• [Your instructions]: Check every line of the data below for "zero". Copy each one that has it.

== Segment start ==

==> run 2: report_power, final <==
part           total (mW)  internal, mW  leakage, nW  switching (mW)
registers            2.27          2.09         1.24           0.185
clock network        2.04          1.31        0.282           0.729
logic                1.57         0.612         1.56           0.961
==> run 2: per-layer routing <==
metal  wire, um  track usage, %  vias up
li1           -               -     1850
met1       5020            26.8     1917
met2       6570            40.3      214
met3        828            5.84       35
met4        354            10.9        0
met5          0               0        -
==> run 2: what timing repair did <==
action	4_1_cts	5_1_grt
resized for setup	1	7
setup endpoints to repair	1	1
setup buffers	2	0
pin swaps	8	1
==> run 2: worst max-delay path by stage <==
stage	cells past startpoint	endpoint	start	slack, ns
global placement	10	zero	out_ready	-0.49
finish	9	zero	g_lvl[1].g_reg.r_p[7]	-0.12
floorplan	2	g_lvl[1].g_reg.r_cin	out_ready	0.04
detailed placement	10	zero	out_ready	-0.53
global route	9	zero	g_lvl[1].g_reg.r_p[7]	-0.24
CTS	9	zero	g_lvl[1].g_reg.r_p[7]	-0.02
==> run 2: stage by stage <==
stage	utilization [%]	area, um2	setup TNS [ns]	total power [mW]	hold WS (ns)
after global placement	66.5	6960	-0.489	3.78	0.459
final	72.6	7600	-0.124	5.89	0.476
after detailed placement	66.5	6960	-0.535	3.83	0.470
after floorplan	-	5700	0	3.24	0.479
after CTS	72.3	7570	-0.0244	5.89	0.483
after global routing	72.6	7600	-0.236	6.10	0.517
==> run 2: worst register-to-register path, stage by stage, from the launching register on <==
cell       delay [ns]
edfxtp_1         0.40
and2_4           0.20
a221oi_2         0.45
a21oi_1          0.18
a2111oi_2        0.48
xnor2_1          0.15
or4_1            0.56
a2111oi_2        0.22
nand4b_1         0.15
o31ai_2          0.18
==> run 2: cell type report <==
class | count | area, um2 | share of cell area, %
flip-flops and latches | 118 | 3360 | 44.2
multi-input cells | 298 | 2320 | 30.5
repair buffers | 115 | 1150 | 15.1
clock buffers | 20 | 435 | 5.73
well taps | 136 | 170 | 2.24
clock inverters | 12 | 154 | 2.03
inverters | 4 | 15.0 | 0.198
## src/rtl/colour_rom_arbiter.sv

```systemverilog
// Two-requester arbiter for a single-port colour ROM with a 1-cycle synchronous read.
// Define COLOUR_ARB_FIXED_PRIO_EN to make requester 0 always win a conflict (default: round-robin).
module colour_rom_arbiter #(
  parameter int ADDR_W = 3,
  parameter int DATA_W = 24
) (
  input  logic              clk,
  input  logic              rst,
  input  logic              req0,
  input  logic [ADDR_W-1:0] addr0,
  output logic              gnt0,
  output logic              rvalid0,
  input  logic              req1,
  input  logic [ADDR_W-1:0] addr1,
  output logic              gnt1,
  output logic              rvalid1,
  output logic              rom_en,
  output logic [ADDR_W-1:0] rom_addr,
  input  logic [DATA_W-1:0] rom_data,
  output logic [DATA_W-1:0] rdata
);

  logic              w_gnt0;
  logic              w_gnt1;
  logic              w_en;
  logic [ADDR_W-1:0] w_addr;

  logic              r_pend_vld_p1;
  logic              r_pend_id_p1;
  logic              r_rvalid0_p2;
  logic              r_rvalid1_p2;
  logic [DATA_W-1:0] r_rdata_p2;

`ifdef COLOUR_ARB_FIXED_PRIO_EN
  always_comb begin
    w_gnt0 = 1'b0;
    w_gnt1 = 1'b0;
    if (!rst) begin
      w_gnt0 = req0;
      w_gnt1 = req1 & ~req0;
    end
  end
`else
  // r_prio names the requester that wins the next conflict
  logic r_prio;

  always_comb begin
    w_gnt0 = 1'b0;
    w_gnt1 = 1'b0;
    if (!rst) begin
      if (req0 && req1) begin
        w_gnt0 = ~r_prio;
        w_gnt1 = r_prio;
      end else begin
        w_gnt0 = req0;
        w_gnt1 = req1;
      end
    end
  end

  always_ff @(posedge clk) begin
    if (rst) begin
      r_prio <= 1'b0;
    end else if (w_gnt0) begin
      r_prio <= 1'b1;
    end else if (w_gnt1) begin
      r_prio <= 1'b0;
    end
  end
`endif

  always_comb begin
    w_en   = w_gnt0 | w_gnt1;
    w_addr = '0;
    if (w_gnt1) begin
      w_addr = addr1;
    end else if (w_gnt0) begin
      w_addr = addr0;
    end
  end

  // Stage 1: remember which requester owns the ROM read in flight
  always_ff @(posedge clk) begin
    if (rst) begin
      r_pend_vld_p1 <= 1'b0;
      r_pend_id_p1  <= 1'b0;
    end else begin
      r_pend_vld_p1 <= w_en;
      r_pend_id_p1  <= w_gnt1;
    end
  end

  // Stage 2: capture ROM data and steer the valid to its owner
  always_ff @(posedge clk) begin
    if (rst) begin
      r_rvalid0_p2 <= 1'b0;
      r_rvalid1_p2 <= 1'b0;
      r_rdata_p2   <= '0;
    end else begin
      r_rvalid0_p2 <= r_pend_vld_p1 & ~r_pend_id_p1;
      r_rvalid1_p2 <= r_pend_vld_p1 & r_pend_id_p1;
      if (r_pend_vld_p1) begin
        r_rdata_p2 <= rom_data;
      end
    end
  end

  assign gnt0     = w_gnt0;
  assign gnt1     = w_gnt1;
  assign rom_en   = w_en;
  assign rom_addr = w_addr;
  assign rvalid0  = r_rvalid0_p2;
  assign rvalid1  = r_rvalid1_p2;
  assign rdata    = r_rdata_p2;

endmodule

```

## config.mk

```make
export PLATFORM = sky130hd
export DESIGN_NAME = colour_rom_arbiter
export DESIGN_NICKNAME = d
export VERILOG_FILES = /design/src/rtl/colour_rom_arbiter.sv
export SDC_FILE = /design/constraint.sdc
export NUM_CORES = 1
export LEC_CHECK = 0
export CAP_MARGIN = 10
export CORE_MARGIN = 2
export CORE_UTILIZATION = 60
export CTS_BUF_LIST = sky130_fd_sc_hd__clkbuf_8
export DETAILED_ROUTE_END_ITERATION = 16
export DONT_BUFFER_PORTS = 1
export PLACE_DENSITY = 0.81
export SLEW_MARGIN = 20
export SYNTH_ARGS = -nofsm -noshare
export SYNTH_HDL_FRONTEND = slang
export SYNTH_SLANG_ARGS = --single-unit
```

## constraint.sdc

```tcl
create_clock -name clk -period 2.1 [get_ports clk]
set_input_delay 0.42 -clock clk [delete_from_list [all_inputs] [get_ports clk]]
set_output_delay 0.42 -clock clk [all_outputs]
set_load 0.01 [all_outputs]
```

==> metrics.yaml, run 1 <==
sta:
  transition_time_at_the_pin_with_the_least_slew_margin_ns: 0.489
  setup_violations: 0
  slew_headroom: 0.673
  layout_worst_path_cycle_share: 0.776
  clock_skew_ns: 0.00136
  tns_ns: 0
  rsz_0062_raised_after_global_routing: "no"
  final_max_slew_viol_count: 0
  fmax_ghz: 0.614
  timing_hold_violations_final: 0
  min_period_ns: 1.63
pwr:
  clkPwrFrac: 0.375
  power.share.switching: 0.221
  power-per-cell-area_nw_per_um2: 954
  power.switching_mw: 0.250
  cell_internal_pwr_mw: 0.885
  power.sequential.fraction: 0.547
  irDropWorstVdd_uv: 686
  share_comb_of_total_power: 0.078
  leakage_nw: 0.507
route:
  ant_nets: 0
  detailed_routing_iteration_count_for_the_pre_antenna_repair_pass: 4
  route.detailed.wl_per_inst_um: 14.1
  routed_wirelength_um: 1860
  initialDrtViolationCount: 13
  drc: 0
  vias_per_cell: 5.63
  dr_total_vias: 743
floorplanning:
  rows: 15
  floorplan.die_area_um2: 2240
  core_um2: 1750
  die_w_um: 47.4
  floorplan.initialDensity: 0.647
  ioPinCount: 66
  die_height_um: 47.4
clock_network:
  path_clk_slew_ns: 0.05
  htree_levels: 2
  cts_repair_resize_count: 0
  clock_insertion_delay_worst_skew_ns: 0.26
  maximum_count_of_clock_buffers_along_a_single_path: 2
  post_cts_buffers: 0
  cts.sinks: 29
  cts_tree: "done"
  cts_hold_buffers: 0
  cts-buffers-inserted: 5
  cts-root-buf: "sky130_fd_sc_hd__clkbuf_8"
final_layout:
  net_count_final: 141
  layout-area-overhead-vs-synth_pct: 5.43
  most-common-layout-cells: "29 x sky130_fd_sc_hd__dfxtp_1, 28 x sky130_fd_sc_hd__nor2_1, 24 x sky130_fd_sc_hd__mux2i_1"
  antenna-diode-count: 0
  mostFrequentLayoutCell: "sky130_fd_sc_hd__dfxtp_1"
  finalNonFillerCells: 132
  layout_cells_sized_above_1: 0.0841
setup_path:
  kind_of_end_point_of_the_critical_path: "primary output"
  crit_fanout: 6
  crit_path_start_kind: "register"
  worstPathRequired_ns: 1.68
  crit_type: "register to primary output"
  crit_arrival_ns: 1.21
synth:
  dominantRegCellSynth: "sky130_fd_sc_hd__dfxtp_1"
  post_synthesis_async_set_or_reset_flop_share: 0
  postSynthNetCount: 140
  synth.lib_cells_used.distinct: 16
  synthesized_instance_count: 106
  synth-edff-count: 0
  syn-cell-area_um2: 1130
  synth.yosys.warnings: 0
  part_of_the_yosys_area_used_for_sequential_elements: 0.514
  syn_area_per_cell_um2: 10.6
  synth.ff_latch_count: 29
run:
  number_of_max_cap_violations: 0
global_route:
  first_global_vias: 594
  pin_count_of_the_biggest_net_entering_global_routing: 39
  grt_overflow_total: 0
  grt.total_usage: 0.166
  antenna_violations_before_repair: 0
  first_pass_grt_wire_length_um: 2420
worst_hold_path:
  holdCritPathClass: "input pin to register"
placed_design:
  dp_hpwl_um: 1370
  post-place-cells: 125
  rd_place_congestion: 0.677
  port_buffers: 0
status:
  run_status: "finished, final reports clean"
-- Yosys cell counts, drive strengths merged, types with 2 or more instances --
| cell | instances | area (um^2) |
|---|---|---|
| o32ai | 3 | 26.3 |
| nor2b | 2 | 12.5 |
| nor3 | 2 | 10.0 |
| nand2b | 6 | 37.5 |
| nor2 | 28 | 105 |
| dfxtp | 29 | 581 |
| buf | 6 | 72.6 |
| mux2i | 24 | 240 |
-- final timing paths --
| path | from | to | cells past startpoint | slack (ns) |
|---|---|---|---|---|
| setup reg to reg | r_pend_vld_p1$_SDFF_PP0_ | rdata[0]$_SDFFE_PP0P_ | 3 | 0.90 |
| setup / recovery | r_prio$_SDFFE_PP0P_ | rom_addr[2] | 2 | 0.47 |
| hold / removal | rst | rdata[13]$_SDFFE_PP0P_ | 1 | 0.23 |
| hold reg to reg | r_pend_id_p1$_SDFF_PP0_ | rvalid0$_SDFF_PP0_ | 1 | 0.41 |
-- critical path: stages (launching register included) --
cell and delay [ns]:
sky130_fd_sc_hd__dfxtp_1 0.34, sky130_fd_sc_hd__nor2b_1 0.11, sky130_fd_sc_hd__o32ai_1 0.49
-- power by group through the flow --
| stage | sequential, mW | combinational (mW) | clock (mW) |
|---|---|---|---|
| after floorplan | 0.624 | 0.100 | 0 |
| after global placement | 0.632 | 0.0842 | 0 |
| after detailed placement | 0.633 | 0.0898 | 0 |
| after CTS | 0.621 | 0.0900 | 0.438 |
| after global routing | 0.625 | 0.0977 | 0.470 |
| final | 0.621 | 0.0887 | 0.425 |
-- cells by family (layout without fill, tap and decap cells) --
logic type / after synthesis / after routing / synth area share
and+or+nand+nor: 40 / 40 / 0.161
DFF: 29 / 29 / 0.514
muxes: 24 / 24 / 0.213
buffers and inverters: 8 / 9 / 0.0709
AOI/OAI and AO/OA: 5 / 5 / 0.0410
-- area by class of cell --
cell class	instances	area (um^2)
Clock buffer	6	82.6
Clock inverter	1	3.75
Fill cell	138	556
Inverter	1	3.75
Multi-Input combinational cell	69	468
Sequential cell	29	581
Tap cell	25	31.3
Timing Repair Buffer	1	20.0
-- sequential cells by signal, indices dropped and copies added, names as in the netlist --
signal	cells
r_pend_vld_p1	1
rvalid1	1
r_prio	1
rvalid0	1
rdata	24
r_pend_id_p1	1
-- routing by layer --
| layer | track usage | share of wire | vias up |
|---|---|---|---|
| met5 | 0 | 0 | - |
| met4 | 0.100 | 0.0054 | 0 |
| met3 | 0.0808 | 0.090 | 2 |
| met2 | 0.281 | 0.52 | 42 |
| met1 | 0.162 | 0.38 | 348 |
| li1 | - | - | 351 |
-- stage by stage --
step	hold WS, ns	util	cell area, um^2	setup WS, ns	power (mW)
floorplan	0.388	-	1130	0.668	0.724
global placement	0.395	0.632	1100	0.658	0.716
finish	0.225	0.682	1190	0.471	1.13
CTS	0.214	0.682	1190	0.467	1.15
detailed placement	0.408	0.632	1100	0.602	0.722
global route	0.201	0.682	1190	0.404	1.19
Note: power is estimated with default switching activity, not from simulation.
==> run 2, diff against run 1 <==
- clock period: 2.1 -> 1.5 ns (I/O delays scaled with it)
==> run 2 against run 1 <==
  * Sequential share of layout area rose by 0.47 points
  * Cell count up 1.5%
  * Critical path depth unchanged
  * Clock skew rose by 0.0030 ns
  * Largest cell class unchanged
  * Highest routed layer unchanged
==> metrics.yaml, run 2 (synthesis results as in run 1) <==
status:
  run_status: "finished, final reports clean"  # unchanged
placed_design:
  detailedPlace.worstSlack_ns: 0.253  # was 0.602 ns
  rd_place_congestion: 0.684  # was 0.677
  dp_hpwl_um: 1370  # about the same
  port_buffers: 0  # unchanged
  post-place-cells: 126  # was 125
setup_path:
  crit_family: "compound AO/OA/AOI/OAI gates"  # unchanged
  timing.critical_path.buf_inv: 0  # unchanged
  crit_arrival_ns: 1.19  # was 1.21 ns
  timing.critical_path.from: "r_prio$_SDFFE_PP0P_"  # unchanged
  critical_path.reg2reg.startpoint: "r_pend_vld_p1$_SDFF_PP0_"  # unchanged
  crit_fanout: 6  # unchanged
  crit_type: "register to primary output"  # unchanged
  crit_path_start_kind: "register"  # unchanged
  critical-path-slowest-cell: "sky130_fd_sc_hd__o32ai_1"  # unchanged
  cp_cell_sequence: "nor2b_1 > o32ai_1"  # unchanged
  worstPathRequired_ns: 1.20  # was 1.68 ns
  worst_path_largest_cell_delay_ns: 0.48  # was 0.49 ns
  kind_of_end_point_of_the_critical_path: "primary output"  # unchanged
clock_network:
  path_clk_slew_ns: 0.06  # was 0.05 ns
  cts-buffers-inserted: 5  # unchanged
  cts-root-buf: "sky130_fd_sc_hd__clkbuf_8"  # unchanged
  cts_repair_resize_count: 0  # unchanged
  cts.sinks: 29  # unchanged
  htree_levels: 2  # unchanged
  clock_insertion_delay_worst_skew_ns: 0.26  # about the same
  cts_tree: "done"  # unchanged
  maximum_count_of_clock_buffers_along_a_single_path: 2  # unchanged
final_layout:
  most-common-layout-cells: "29 x sky130_fd_sc_hd__dfxtp_1, 28 x sky130_fd_sc_hd__nor2_1, 24 x sky130_fd_sc_hd__mux2i_1"  # unchanged
  largest_register_ffs: 24  # unchanged
  final_core_util: 0.675  # was 0.682
  net_count_final: 142  # was 141
  layout-area-overhead-vs-synth_pct: 4.43  # was 5.43%
  finalNonFillerCells: 134  # was 132
  mostFrequentLayoutCell: "sky130_fd_sc_hd__dfxtp_1"  # unchanged
  antenna-diode-count: 0  # unchanged
  layout_cells_sized_above_1: 0.0826  # was 0.0841
sta:
  layout_worst_path_cycle_share: 0.990
  slew_headroom: 0.681  # was 0.673
  final_max_slew_viol_count: 0  # unchanged
  min_period_ns: 1.49
  rsz_0062_raised_after_global_routing: "yes"  # was no
  setup_violations: 0  # unchanged
  final_critical_path_setup_slack_ns: 0.0146  # was 0.471 ns
  clock_skew_ns: 0.00437  # was 0.00136 ns
  fmax_ghz: 0.673
  transition_time_at_the_pin_with_the_least_slew_margin_ns: 0.477  # was 0.489 ns
  hold-worst-slack_ns: 0.104  # was 0.225 ns
  timing_hold_violations_final: 0  # unchanged
worst_hold_path:
  hold_crit_start: "rst"  # unchanged
  holdCritPathClass: "input pin to register"  # unchanged
global_route:
  grt.total_usage: 0.182  # was 0.166
  antenna_violations_before_repair: 0  # unchanged
  first_global_vias: 642  # was 594
  grt_overflow_total: 0  # unchanged
  first_pass_grt_wire_length_um: 2680  # was 2420 um
  pin_count_of_the_biggest_net_entering_global_routing: 39  # unchanged
route:
  dr_total_vias: 735  # was 743
  initialDrtViolationCount: 14  # was 13
  detailed_routing_iteration_count_for_the_pre_antenna_repair_pass: 4  # unchanged
  route.detailed.wl_per_inst_um: 14.2  # was 14.1 um
  routed_wirelength_um: 1910  # was 1860 um
  vias_per_cell: 5.49  # was 5.63
  ant_nets: 0  # unchanged
  drc: 0  # unchanged
pwr:
  tot_pwr_mw: 1.55  # was 1.13 mW
  irDropWorstVdd_uv: 693  # was 686 uV
  leakage_nw: 0.511  # was 0.507 nW
  power-per-cell-area_nw_per_um2: 1310  # was 954 nW/um^2
floorplanning:
  floorplan.initialDensity: 0.647  # unchanged
  die_height_um: 47.4  # unchanged
  floorplan.die_area_um2: 2240  # unchanged
  core_um2: 1750  # unchanged
  ioPinCount: 66  # unchanged
  rows: 15  # unchanged
  die_w_um: 47.4  # unchanged
run:
  number_of_max_cap_violations: 0  # unchanged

== Segment end ==

• [Task output]:
global placement	10	zero	out_ready	-0.49
finish	9	zero	g_lvl[1].g_reg.r_p[7]	-0.12
detailed placement	10	zero	out_ready	-0.53
global route	9	zero	g_lvl[1].g_reg.r_p[7]	-0.24
CTS	9	zero	g_lvl[1].g_reg.r_p[7]	-0.02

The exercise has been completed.